What say the interwebs?

Clarification: I know about the "geneseed anomaly"-deed, but I think that is kind of unfluffy to have 2 players with the geneseed anomaly for instance (to be certain of having that medicae roll), + one apothecary (me). At least that is very strange :)

servo skull, costs 15 req from the armoury (requires distinguished, but in light of the situation im sure the GM will bend this just this once, and comes with "one skill to suit its function +20", medicae +20, it also comes with either an auspex, combi tool, las pistol or quill and ink. ask if you can remove that and fix a narthecium on :P suddenly you have a halfway decent medic. supplemented by fate points that should be sufficient

I second the medicae servo-skull idea.

I know I was looking at one for my group until someone decided that they wanted to play an Apothecary after all.

Problem with the Medicae servo-skull is its IntB of 1. Even equipping it with a Narthecium means it'll only heal about 2 Wounds per Encounter, not helpful. I think I'd simply say Marines can treat Medicae as a Basic skill, maybe charge 100 XP or so for the privilege of attempting First Aid at half Int and let the players get on with it.

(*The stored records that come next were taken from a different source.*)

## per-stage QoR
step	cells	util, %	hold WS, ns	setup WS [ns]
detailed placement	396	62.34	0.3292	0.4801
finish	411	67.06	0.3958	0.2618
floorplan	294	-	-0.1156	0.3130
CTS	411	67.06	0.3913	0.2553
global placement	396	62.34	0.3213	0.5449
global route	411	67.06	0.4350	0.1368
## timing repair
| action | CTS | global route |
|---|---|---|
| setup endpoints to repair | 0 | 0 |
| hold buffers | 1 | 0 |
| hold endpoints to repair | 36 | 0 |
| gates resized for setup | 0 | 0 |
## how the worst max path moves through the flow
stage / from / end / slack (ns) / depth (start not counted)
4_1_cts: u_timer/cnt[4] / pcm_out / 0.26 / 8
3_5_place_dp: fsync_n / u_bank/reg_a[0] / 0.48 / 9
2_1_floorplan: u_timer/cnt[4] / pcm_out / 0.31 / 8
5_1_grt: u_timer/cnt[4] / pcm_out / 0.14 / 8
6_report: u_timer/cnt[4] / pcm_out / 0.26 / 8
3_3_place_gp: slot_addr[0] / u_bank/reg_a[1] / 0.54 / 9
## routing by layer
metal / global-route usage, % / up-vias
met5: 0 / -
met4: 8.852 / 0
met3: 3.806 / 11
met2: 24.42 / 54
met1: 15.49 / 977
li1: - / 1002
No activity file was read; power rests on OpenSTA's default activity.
[src/rtl/rfc_sticky_bit.sv]
module rfc_sticky_bit (
  input  logic clk,
  input  logic rst,
  input  logic set_i,
  input  logic clr_i,
  output logic q_o
);
  // A hardware set outranks a software clear in the same cycle.
  always_ff @(posedge clk) begin
    if (rst)        q_o <= 1'b0;
    else if (set_i) q_o <= 1'b1;
    else if (clr_i) q_o <= 1'b0;
  end
endmodule

[src/rtl/rfc_lp_edge_mon.sv]
module rfc_lp_edge_mon #(
  parameter int SYNC_STAGES = 2
) (
  input  logic clk,
  input  logic rst,
  input  logic lp_clk,
  input  logic hold_i,
  output logic edge_o
);
  logic [SYNC_STAGES-1:0] sync_q;
  logic                   prev_q;

  always_ff @(posedge clk) begin
    if (rst) begin
      sync_q <= '0;
      prev_q <= 1'b0;
    end else begin
      sync_q <= {sync_q[SYNC_STAGES-2:0], lp_clk};
      prev_q <= sync_q[SYNC_STAGES-1];
    end
  end

  assign edge_o = sync_q[SYNC_STAGES-1] & ~prev_q & ~hold_i;
endmodule

[src/rtl/rfc_pd_seq.sv]
module rfc_pd_seq
  import rfc_csr_pkg::*;
#(
  parameter int PD_LP_EDGES = 2
) (
  input  logic clk,
  input  logic rst,
  input  logic req_i,
  input  logic exit_i,
  input  logic edge_i,
  output logic grant_o
);
  localparam int CW = (PD_LP_EDGES < 2) ? 1 : $clog2(PD_LP_EDGES);
  localparam logic [CW-1:0] LAST = CW'(PD_LP_EDGES - 1);

  pd_state_e      state_q;
  logic [CW-1:0]  cnt_q;

  always_ff @(posedge clk) begin
    if (rst || exit_i) begin
      state_q <= PD_IDLE;
      cnt_q   <= '0;
    end else begin
      unique case (state_q)
        PD_IDLE: if (req_i) begin
          state_q <= PD_COUNT;
          cnt_q   <= '0;
        end
        PD_COUNT: if (edge_i) begin
          if (cnt_q == LAST) state_q <= PD_GRANT;
          else               cnt_q   <= cnt_q + CW'(1);
        end
        PD_GRANT: state_q <= PD_GRANT;
        default:  state_q <= PD_IDLE;
      endcase
    end
  end

  assign grant_o = (state_q == PD_GRANT);
endmodule

[src/rtl/rfc_csr.sv]
module rfc_csr
  import rfc_csr_pkg::*;
#(
  parameter int RSSI_W      = 10,
  parameter int SYNC_STAGES = 2,
  parameter int PD_LP_EDGES = 2
) (
  input  logic              clk,
  input  logic              rst,
  input  logic              wr_en,
  input  logic [31:0]       wr_data,
  output logic [31:0]       rd_data,
  input  logic              memmap_miss,
  input  logic              proto_err,
  input  logic              phy_err,
  input  logic              lp_clk,
  input  logic              lp_timer_rst,
  input  logic              sleep_req,
  input  logic              sleep_exit,
  input  logic              core_on_master,
  input  logic [RSSI_W-1:0] rssi_peak,
  input  logic [RSSI_W-1:0] rssi_avg,
  output logic [7:0]        rssi_byte,
  output logic              err_irq
);
  localparam int RSSI_LSB = RSSI_W - 8;

  logic [WORD_W-1:0]   cfg_q;
  logic [N_STICKY-1:0] st_set, st_clr, st_q;
  logic                lp_edge, pd_grant, clk_stat_q;
  logic                rssi_lsb_unused;

  // Software-owned fields
  always_ff @(posedge clk) begin
    if (rst)        cfg_q <= RST_VALUE & RW_MASK;
    else if (wr_en) cfg_q <= wr_data & RW_MASK;
  end

  // Hardware-set flags
  always_comb begin
    st_set[ST_MISS]  = memmap_miss;
    st_clr[ST_MISS]  = wr_en & wr_data[B_MISS_ACK];
    st_set[ST_LINK]  = (proto_err & cfg_q[B_PROTO_EN]) | (phy_err & cfg_q[B_PHY_EN]);
    st_clr[ST_LINK]  = wr_en & wr_data[B_LINK_STAT];
    st_set[ST_LPMON] = lp_edge;
    st_clr[ST_LPMON] = wr_en & ~wr_data[B_LP_MON];
  end

  for (genvar i = 0; i < N_STICKY; i++) begin : g_sticky
    rfc_sticky_bit u_bit (
      .clk   (clk),
      .rst   (rst),
      .set_i (st_set[i]),
      .clr_i (st_clr[i]),
      .q_o   (st_q[i])
    );
  end

  rfc_lp_edge_mon #(.SYNC_STAGES(SYNC_STAGES)) u_lpmon (
    .clk    (clk),
    .rst    (rst),
    .lp_clk (lp_clk),
    .hold_i (lp_timer_rst),
    .edge_o (lp_edge)
  );

  rfc_pd_seq #(.PD_LP_EDGES(PD_LP_EDGES)) u_pd (
    .clk     (clk),
    .rst     (rst),
    .req_i   (sleep_req),
    .exit_i  (sleep_exit),
    .edge_i  (lp_edge),
    .grant_o (pd_grant)
  );

  // Status sample and signal-strength byte
  always_ff @(posedge clk) begin
    if (rst) begin
      clk_stat_q <= 1'b0;
      rssi_byte  <= '0;
    end else begin
      clk_stat_q <= core_on_master;
      rssi_byte  <= cfg_q[B_RSSI_SEL] ? rssi_avg[RSSI_W-1:RSSI_LSB]
                                      : rssi_peak[RSSI_W-1:RSSI_LSB];
    end
  end

  assign rssi_lsb_unused = ^{rssi_peak[RSSI_LSB-1:0], rssi_avg[RSSI_LSB-1:0]};

  // Read image, built only from flops
  always_comb begin
    rd_data              = cfg_q;
    rd_data[B_MISS_STAT] = st_q[ST_MISS];
    rd_data[B_LINK_STAT] = st_q[ST_LINK];
    rd_data[B_LP_MON]    = st_q[ST_LPMON];
    rd_data[B_CLK_STAT]  = clk_stat_q;
    rd_data[B_PD_OK]     = pd_grant;
  end

  assign err_irq = (st_q[ST_MISS] & cfg_q[B_MISS_MSK]) | st_q[ST_LINK];
endmodule
[src/rtl/exu_pkg.sv]
package exu_pkg;
   typedef enum logic [1:0] {
      OP_ADD = 2'd0,
      OP_SUB = 2'd1,
      OP_MUL = 2'd2,
      OP_RSV = 2'd3
   } exu_op_e;

   localparam int EXU_MAX_STAGES = 5;
endpackage

[src/rtl/exu_operand_prep.sv]
module exu_operand_prep
   import exu_pkg::*;
#(
   parameter int A_W  = 30,
   parameter int B_W  = 18,
   parameter int C_W  = 48,
   parameter int MA_W = 25
) (
   input  logic [1:0]     op,
   input  logic [A_W-1:0] a,
   input  logic [B_W-1:0] b,
   output logic [C_W-1:0] x
);
   localparam int PR_W = MA_W + B_W;

   logic signed [MA_W-1:0] a_lo;
   logic signed [B_W-1:0]  b_s;
   logic signed [PR_W-1:0] prod;

   assign a_lo = a[MA_W-1:0];
   assign b_s  = b;
   assign prod = a_lo * b_s;

   always_comb begin
      if (exu_op_e'(op) == OP_MUL) x = C_W'(prod);
      else                         x = {a, b};
   end
endmodule

[src/rtl/exu_delay_line.sv]
module exu_delay_line #(
   parameter int W     = 8,
   parameter int DEPTH = 1
) (
   input  logic         clk,
   input  logic         rst_n,
   input  logic [W-1:0] d,
   output logic [W-1:0] q
);
   logic [W-1:0] stg [DEPTH];

   always_ff @(posedge clk or negedge rst_n) begin
      if (!rst_n) begin
         for (int i = 0; i < DEPTH; i++) stg[i] <= '0;
      end else begin
         stg[0] <= d;
         for (int i = 1; i < DEPTH; i++) stg[i] <= stg[i-1];
      end
   end

   assign q = stg[DEPTH-1];
endmodule

[src/rtl/exu_accum_stage.sv]
module exu_accum_stage
   import exu_pkg::*;
#(
   parameter int C_W   = 48,
   parameter int TAG_W = 5
) (
   input  logic             clk,
   input  logic             rst_n,
   input  logic             valid,
   input  logic [1:0]       op,
   input  logic             fb_src,
   input  logic             fb_dst,
   input  logic [TAG_W-1:0] dst,
   input  logic [C_W-1:0]   c,
   input  logic [C_W-1:0]   x,
   output logic [C_W-1:0]   result,
   output logic [TAG_W-1:0] result_dst,
   output logic             wr_en
);
   logic [C_W-1:0]   p_q;
   logic [TAG_W-1:0] dst_q;
   logic             wr_q;
   logic [C_W-1:0]   z_sel;
   logic [C_W-1:0]   p_nxt;
   exu_op_e          op_e;

   assign op_e = exu_op_e'(op);

   always_comb begin
      z_sel = (fb_src && op_e != OP_MUL) ? p_q : c;
      unique case (op_e)
         OP_MUL:  p_nxt = x;
         OP_SUB:  p_nxt = z_sel - x;
         default: p_nxt = z_sel + x;
      endcase
   end

   always_ff @(posedge clk or negedge rst_n) begin
      if (!rst_n) begin
         p_q   <= '0;
         dst_q <= '0;
         wr_q  <= 1'b0;
      end else begin
         wr_q <= valid && !fb_dst;
         if (valid) begin
            p_q   <= p_nxt;
            dst_q <= dst;
         end
      end
   end

   assign result     = p_q;
   assign result_dst = dst_q;
   assign wr_en      = wr_q;
endmodule

[src/rtl/exu_loopback_alu.sv]
module exu_loopback_alu
   import exu_pkg::*;
#(
   parameter int EX_STAGES = 3,
   parameter int A_W       = 30,
   parameter int B_W       = 18,
   parameter int C_W       = 48,
   parameter int MA_W      = 25,
   parameter int TAG_W     = 5
) (
   input  logic             clk,
   input  logic             rst_n,
   input  logic             in_valid,
   input  logic [1:0]       in_op,
   input  logic [A_W-1:0]   in_a,
   input  logic [B_W-1:0]   in_b,
   input  logic [C_W-1:0]   in_c,
   input  logic             in_fb_src,
   input  logic             in_fb_dst,
   input  logic [TAG_W-1:0] in_dst,
   output logic [C_W-1:0]   out_result,
   output logic [TAG_W-1:0] out_dst,
   output logic             out_wr_en
);
   localparam int PL_W    = 1 + 2 + 1 + 1 + TAG_W + 2 * C_W;
   localparam int PRE_STG = EX_STAGES - 1;

   if (EX_STAGES < 1 || EX_STAGES > EXU_MAX_STAGES)
      $error("exu_loopback_alu: EX_STAGES out of range");
   if (A_W + B_W != C_W)
      $error("exu_loopback_alu: A_W + B_W must equal C_W");
   if (MA_W > A_W || MA_W + B_W > C_W)
      $error("exu_loopback_alu: product does not fit");

   logic [C_W-1:0]   x_w;
   logic [PL_W-1:0]  pl_in;
   logic [PL_W-1:0]  pl_out;
   logic             s_valid, s_fb_src, s_fb_dst;
   logic [1:0]       s_op;
   logic [TAG_W-1:0] s_dst;
   logic [C_W-1:0]   s_c, s_x;

   exu_operand_prep #(.A_W(A_W), .B_W(B_W), .C_W(C_W), .MA_W(MA_W)) prep_i (
      .op (in_op),
      .a  (in_a),
      .b  (in_b),
      .x  (x_w)
   );

   assign pl_in = {in_valid, in_op, in_fb_src, in_fb_dst, in_dst, in_c, x_w};

   if (PRE_STG == 0) begin : g_direct
      assign pl_out = pl_in;
   end else begin : g_piped
      exu_delay_line #(.W(PL_W), .DEPTH(PRE_STG)) dly_i (
         .clk   (clk),
         .rst_n (rst_n),
         .d     (pl_in),
         .q     (pl_out)
      );
   end

   assign {s_valid, s_op, s_fb_src, s_fb_dst, s_dst, s_c, s_x} = pl_out;

   exu_accum_stage #(.C_W(C_W), .TAG_W(TAG_W)) acc_i (
      .clk        (clk),
      .rst_n      (rst_n),
      .valid      (s_valid),
      .op         (s_op),
      .fb_src     (s_fb_src),
      .fb_dst     (s_fb_dst),
      .dst        (s_dst),
      .c          (s_c),
      .x          (s_x),
      .result     (out_result),
      .result_dst (out_dst),
      .wr_en      (out_wr_en)
   );
endmodule

[config.mk]
export PLATFORM = sky130hd
export DESIGN_NAME = exu_loopback_alu
export DESIGN_NICKNAME = d
export VERILOG_FILES = /design/src/rtl/exu_pkg.sv /design/src/rtl/exu_operand_prep.sv /design/src/rtl/exu_delay_line.sv /design/src/rtl/exu_accum_stage.sv /design/src/rtl/exu_loopback_alu.sv
export SDC_FILE = /design/constraint.sdc
export NUM_CORES = 2
export LEC_CHECK = 0
export ABC_AREA = 1
export ABC_CLOCK_PERIOD_IN_PS = 2800
export CAP_MARGIN = 25
export CORE_UTILIZATION = 45
export DETAILED_ROUTE_END_ITERATION = 12
export PLACE_DENSITY = 0.65
export RECOVER_POWER = 25
export SLEW_MARGIN = 20
export SYNTH_ARGS = -nofsm -noshare
export SYNTH_HDL_FRONTEND = slang
export SYNTH_SLANG_ARGS = --single-unit
[constraint.sdc]
create_clock -name clk -period 2.8 [get_ports clk]
set_input_delay 0.56 -clock clk [delete_from_list [all_inputs] [get_ports clk]]
set_output_delay 0.56 -clock clk [all_outputs]
set_load 0.01 [all_outputs]
==> metrics.txt <==
status finished, violations left; failing checks setup timing; Total Die Area 70600 um2; ys async rst share 100%; Syn. warnings 0; Via Count 30508; largest net degree at the start of global routing 81; fillers 4961; # IOs about 160; Reg clk slew, reported paths 0.07 ns; syn_nets 4780; RSZ-0062 raised after global routing true; library cells used by synthesis 48; worst-case clock buffer depth 3; drt pass-1 iters 5; fraction of layout cells with a size suffix above 1 40.6%; synthesized area 31300 um2; fmax 187 MHz; Starting Density 45.6%; Routed WL per cell 19.8 um; total core area 68700 um2; Final ANT Viol Nets 0; Post-Syn Area per Cell around 7.7 um2; CTS Buf Count 24; clk root buf clkbuf_16; commonest cells in the netlist nand2_1 (1113), inv_1 (996), fa_1 (442), dfrtp_1 (266), nor2_1 (244); # setup viols final 85; Final Net Count 5654; vias in the first global route 31336; # rows 96; worst setup margin -2.55 ns; final worst path period share 191%; vias per cell 5.17; Tmin final ~5.4 ns; cells after synthesis around 4100; H-tree Lvls 1; final hold violations 0; # diodes 0; overall routed net length ~120000 um; Remaining Overflow, GRT 0; worst min path class input pin to asynchronous set/reset pin; Crit. End Element register; most frequent cell after synthesis nand2_1; CP max FO 8; initial antenna violation count 1; flops & latches, synth 266; setup tns final -121.20 ns; area leader, netlist fa_1; Layout Skew 0.0149 ns; sequential area share after synthesis roughly a fifth; Chip Width 266 um; Syn-to-layout area delta 52.9%; reg2reg start g_piped.dly_i.q[0]; Critical Path AT 5.79 ns; Hold Slack between 0.01 and 0.015 ns; first-pass GRT wire length between 150000 and 200000 um; Synth area leaders fa_1 (28%), dfrtp_1 (21%), nand2_1 (13%); clk_lat worst skew 0.55 ns; CTS tree done; Buffers on Ports 161; reg-to-reg endpoint acc_i.result[27]; gpl congestion about 1.0; starting DRC count in detailed routing around 2200; Slew @ Worst Pin 0.701 ns; Slew Viols, Final 0; kind of critical path input pin to register; Slew HR between 50% and 60%; WP data required 3.24 ns; Primary FF master, synth dfrtp_1; DIE HEIGHT ~270 um; DRC errors left 0; Post-synth EDFFs 0; reg2reg setup slack -0.75 ns; worst r2r path cells 24; Setup crit start kind input pin; Total Routing Usage GR 31.2%; clk sinks 266; maxcap violations 0; CTS Hold Buffers Added 0; post-synth top area share 28.3%; DP Wirelength 80200 um
[per-layer routing]
metal / GRT usage, % / routed length [um]
met5: 0 / 0
met4: 18.3 / 9680
met3: 3.72 / 7830
met2: 55.2 / 57400
met1: 36.5 / 41600
[final cells by class]
| cell class | count | area [um2] | share of cell area (%) |
|---|---|---|---|
| Inverter | 1000 | 3800 | 7.95 |
| Timing Repair Buffer | 991 | 10000 | 20.9 |
| Multi-Input combinational cell | 2666 | 25400 | 53.0 |
| Clock inverter | 12 | 155 | 0.324 |
| Sequential cell | 266 | 6660 | 13.9 |
| Clock buffer | 31 | 688 | 1.44 |
| Tap cell | 931 | 1160 | 2.43 |
[metrics by stage]
step / setup WS, ns / util, % / instance area [um2] / cells
6_report: -2.55 / 69.7 / 47900 / 5897
5_1_grt: -2.70 / 69.7 / 47900 / 5897
4_1_cts: -2.59 / 64.4 / 44200 / 5831
3_5_place_dp: -3.62 / 58.0 / 39800 / 5622
3_3_place_gp: -3.59 / 58.0 / 39800 / 5622
2_1_floorplan: -2.75 / - / 33400 / 4075
[flip-flops by register name (all words and copies together) (netlist names)]
register and flops:
acc_i.result 48, acc_i.wr_en 1, g_piped.dly_i.stg 106, g_piped.dly_i.q 106, acc_i.result_dst 5
[critical path, cell delays in order]
cell,delay [ns]
buf_4,0.13
inv_4,0.04
buf_12,0.14
or2_4,0.23
fa_2,0.52
inv_1,0.05
fa_2,0.54
inv_2,0.05
fa_2,0.47
fa_1,0.57
inv_2,0.04
fa_1,0.51
fa_1,0.45
ha_4,0.32
nand2_4,0.07
buf_4,0.14
nor2_4,0.09
inv_2,0.06
nor3_4,0.19
nand4_1,0.24
nand3_1,0.16
nand2_1,0.06
nand3_1,0.07
nand2_1,0.06
[placed cells by master, fill, tap and decap left out, drive strengths merged, types with 3 or more instances in the layout]
cell / instances
mux2: 35
xor2: 55
o31ai: 4
clkdlybuf4s50: 99
dlygate4sd3: 18
o21ai: 149
o21a: 3
o22ai: 3
nand3: 142
o211ai: 10
o21bai: 21
inv: 1002
nor4: 5
bufinv: 3
clkbuf: 37
a21o: 5
buf: 855
nand4: 45
ha: 155
nor2: 259
clkinv: 6
bufbuf: 11
nor3b: 3
a31oi: 16
dfrtp: 266
a21oi: 108
or2: 11
a21boi: 3
xnor2: 26
nor3: 28
fa: 442
nand3b: 8
nand2: 1124
[kinds of logic (layout without fill, tap and decap cells)]
family                     after synthesis  after routing  synth area share (%)
adders and majority gates              597            597                  34.5
AOI/OAI and AO/OA                      325            325                  5.70
xor gates and xnor gates                81             81                  2.27
muxes                                   35             35                  1.26
buffers and inverters                 1143           2034                  13.7
and+or+nand+nor                       1628           1628                  21.3
DFF                                    266            266                  21.3
[worst max-delay path by stage]
stage	startpoint	to	slack (ns)	depth (start not counted)
2_1_floorplan	in_a[24]	g_piped.dly_i.stg[148]	-2.75	24
3_3_place_gp	in_a[24]	g_piped.dly_i.stg[146]	-3.59	21
3_5_place_dp	in_a[24]	g_piped.dly_i.stg[147]	-3.62	25
4_1_cts	in_a[24]	g_piped.dly_i.stg[146]	-2.59	26
5_1_grt	in_b[9]	g_piped.dly_i.stg[146]	-2.70	24
6_report	in_b[17]	g_piped.dly_i.stg[146]	-2.55	24
[repair_timing]
item / in CTS / in global routing
hold endpoints to repair: 0 / 0
pin swaps: 308 / 474
endpoints found under the setup margin: 86 / 87
gates cloned: 27 / 5
gates resized for setup: 719 / 844
buffers inserted: 143 / 67
Power is not shown: default switching activity piles up to over one toggle a cycle in this logic, so the estimate is an artifact.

The Apothecary doesn't have much thunder to steal, but that's another issue.

The Medicae servo-skull is more designed to assist a character, rather than be the only one doing the healing, I think.

In my group we pull a 'tough luck' approach, no one wanted to make a medic, so they don't have one. They spend fate on healing. Now as a GM I have to take it into consideration when I'm shooting them with Lascannons and the like, but overall they knew what they were getting into when they went sans Apothecary.

To me, the fact that the Apothecary has good 'support' powers but lacks other bits IS part of the problem, as taking their one specialty away and making it a general skill reduces their impact to the team.

If the adventures require the use of healing, what I would personally do is give them something like the servo skull but make it cooler, calculate out how good or inferior to a real apothecary you want it to be, and slap n a req cost to it (more than a simple skull, perhaps 20 or 25).

We have agreed to go the somewhat lame route of 1-2 players taking the Geneseed anomaly Deed from RoB which gives medicae - this creates all sorts of strange situations when my apothecary wants to heal them (he'll spot the anomaly at -20 medicae), and they won't let him do it. I think that is an inherent weakness of having one class that is really required, but at least that makes my character feel really awesome :) I know we could just change the rules, but the other guys are kind of sticklers for following the exact rules, and I guess a kill-team with no medic would be sort of screwed in the fluff too.

1 - Though luck.

Our group never had a healer. We're just two assault marines and a devestator. We simply have to strike so hard and fast that we don't take many injuries. We've been doing fine so far. Only time someone's died has been in a situation where someone went in somewhere he really shouldn't and insta-died.

We simply use fate to heal ourselves and accept that chances are good that characters will die at some point. But hey, then you get to have fun coming up with a new character, and the military setting of Deathwatch makes it really easy to introduce new characters; "This is Brother [insert name]. He will take the place of your fallen battle-brother."

You could always have a player that plays two characters at once, one being the Apothecary.

As noone in the group wanted to play an Apothecary either, we just use a GM controlled taciturn Apothecary NPC that follows the group around. Also provides a way for the GM to provide hints if the party gets stuck on something by letting the NPC give advice to the group.